Instructions to follow ▸ State how many lines in the listing below hold "else", with no other words.

§ §

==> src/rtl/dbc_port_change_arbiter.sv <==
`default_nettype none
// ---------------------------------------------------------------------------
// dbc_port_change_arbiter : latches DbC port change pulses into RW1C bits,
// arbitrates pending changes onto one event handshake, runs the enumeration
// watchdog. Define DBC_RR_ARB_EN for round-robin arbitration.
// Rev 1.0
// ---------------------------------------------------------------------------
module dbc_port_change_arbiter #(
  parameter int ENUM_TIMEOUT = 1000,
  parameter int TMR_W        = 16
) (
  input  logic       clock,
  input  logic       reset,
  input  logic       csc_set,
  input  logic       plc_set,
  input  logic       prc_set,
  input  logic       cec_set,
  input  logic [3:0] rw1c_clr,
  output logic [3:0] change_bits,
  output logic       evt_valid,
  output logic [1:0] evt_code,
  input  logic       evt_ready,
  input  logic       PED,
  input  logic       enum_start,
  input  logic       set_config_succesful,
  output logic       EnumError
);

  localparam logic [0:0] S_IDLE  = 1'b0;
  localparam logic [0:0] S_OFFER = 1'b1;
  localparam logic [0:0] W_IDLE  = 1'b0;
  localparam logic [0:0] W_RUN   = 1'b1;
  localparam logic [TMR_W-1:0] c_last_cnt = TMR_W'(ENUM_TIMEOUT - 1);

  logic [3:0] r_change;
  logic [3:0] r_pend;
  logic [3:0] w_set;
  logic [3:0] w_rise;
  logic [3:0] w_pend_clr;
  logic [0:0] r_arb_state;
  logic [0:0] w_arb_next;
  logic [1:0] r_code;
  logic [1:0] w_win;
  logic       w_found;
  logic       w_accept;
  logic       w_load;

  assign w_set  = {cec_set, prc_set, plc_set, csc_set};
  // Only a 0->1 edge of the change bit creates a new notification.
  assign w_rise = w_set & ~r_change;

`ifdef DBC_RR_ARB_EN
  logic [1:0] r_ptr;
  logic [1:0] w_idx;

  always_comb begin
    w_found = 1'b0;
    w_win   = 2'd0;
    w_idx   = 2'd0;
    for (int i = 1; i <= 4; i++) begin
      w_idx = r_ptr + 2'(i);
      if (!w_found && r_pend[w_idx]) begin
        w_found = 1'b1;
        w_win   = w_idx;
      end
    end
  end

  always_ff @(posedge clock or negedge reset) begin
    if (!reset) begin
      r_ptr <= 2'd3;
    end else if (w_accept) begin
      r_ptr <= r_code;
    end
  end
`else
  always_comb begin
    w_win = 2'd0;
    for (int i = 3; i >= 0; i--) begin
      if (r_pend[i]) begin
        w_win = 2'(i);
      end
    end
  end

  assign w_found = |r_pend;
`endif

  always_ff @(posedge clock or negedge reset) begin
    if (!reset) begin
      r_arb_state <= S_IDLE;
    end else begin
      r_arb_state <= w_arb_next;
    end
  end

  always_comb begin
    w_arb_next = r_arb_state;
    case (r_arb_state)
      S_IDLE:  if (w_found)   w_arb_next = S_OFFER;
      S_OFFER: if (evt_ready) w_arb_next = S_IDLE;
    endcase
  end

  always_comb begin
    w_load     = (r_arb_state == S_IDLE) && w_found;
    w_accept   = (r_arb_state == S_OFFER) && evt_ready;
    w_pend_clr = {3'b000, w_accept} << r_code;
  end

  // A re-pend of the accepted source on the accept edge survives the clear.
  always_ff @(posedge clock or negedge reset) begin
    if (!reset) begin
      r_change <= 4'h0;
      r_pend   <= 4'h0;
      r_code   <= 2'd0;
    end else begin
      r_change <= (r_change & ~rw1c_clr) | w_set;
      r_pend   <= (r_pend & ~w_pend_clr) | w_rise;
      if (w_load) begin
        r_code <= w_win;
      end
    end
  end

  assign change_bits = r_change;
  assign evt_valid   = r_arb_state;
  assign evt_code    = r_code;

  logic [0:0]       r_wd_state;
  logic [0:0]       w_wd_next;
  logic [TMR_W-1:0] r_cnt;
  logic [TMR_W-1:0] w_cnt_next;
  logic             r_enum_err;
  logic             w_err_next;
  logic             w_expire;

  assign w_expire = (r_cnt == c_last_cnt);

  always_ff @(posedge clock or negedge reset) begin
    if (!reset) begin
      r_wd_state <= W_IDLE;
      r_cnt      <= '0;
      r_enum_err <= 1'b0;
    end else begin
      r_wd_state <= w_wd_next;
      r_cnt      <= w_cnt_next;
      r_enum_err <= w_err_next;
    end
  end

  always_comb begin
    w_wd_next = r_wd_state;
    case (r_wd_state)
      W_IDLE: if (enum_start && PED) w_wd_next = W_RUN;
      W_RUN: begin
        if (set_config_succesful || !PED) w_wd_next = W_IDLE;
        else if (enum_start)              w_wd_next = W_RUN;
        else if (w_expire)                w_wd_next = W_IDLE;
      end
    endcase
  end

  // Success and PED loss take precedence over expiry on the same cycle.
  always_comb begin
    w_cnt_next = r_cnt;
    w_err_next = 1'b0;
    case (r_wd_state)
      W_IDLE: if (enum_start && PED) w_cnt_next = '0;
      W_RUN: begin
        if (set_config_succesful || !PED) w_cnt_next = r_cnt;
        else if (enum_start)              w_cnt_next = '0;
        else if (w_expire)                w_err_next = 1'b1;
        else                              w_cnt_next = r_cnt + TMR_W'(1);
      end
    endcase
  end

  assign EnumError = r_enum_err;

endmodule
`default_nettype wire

§ §

Response below ▸ 10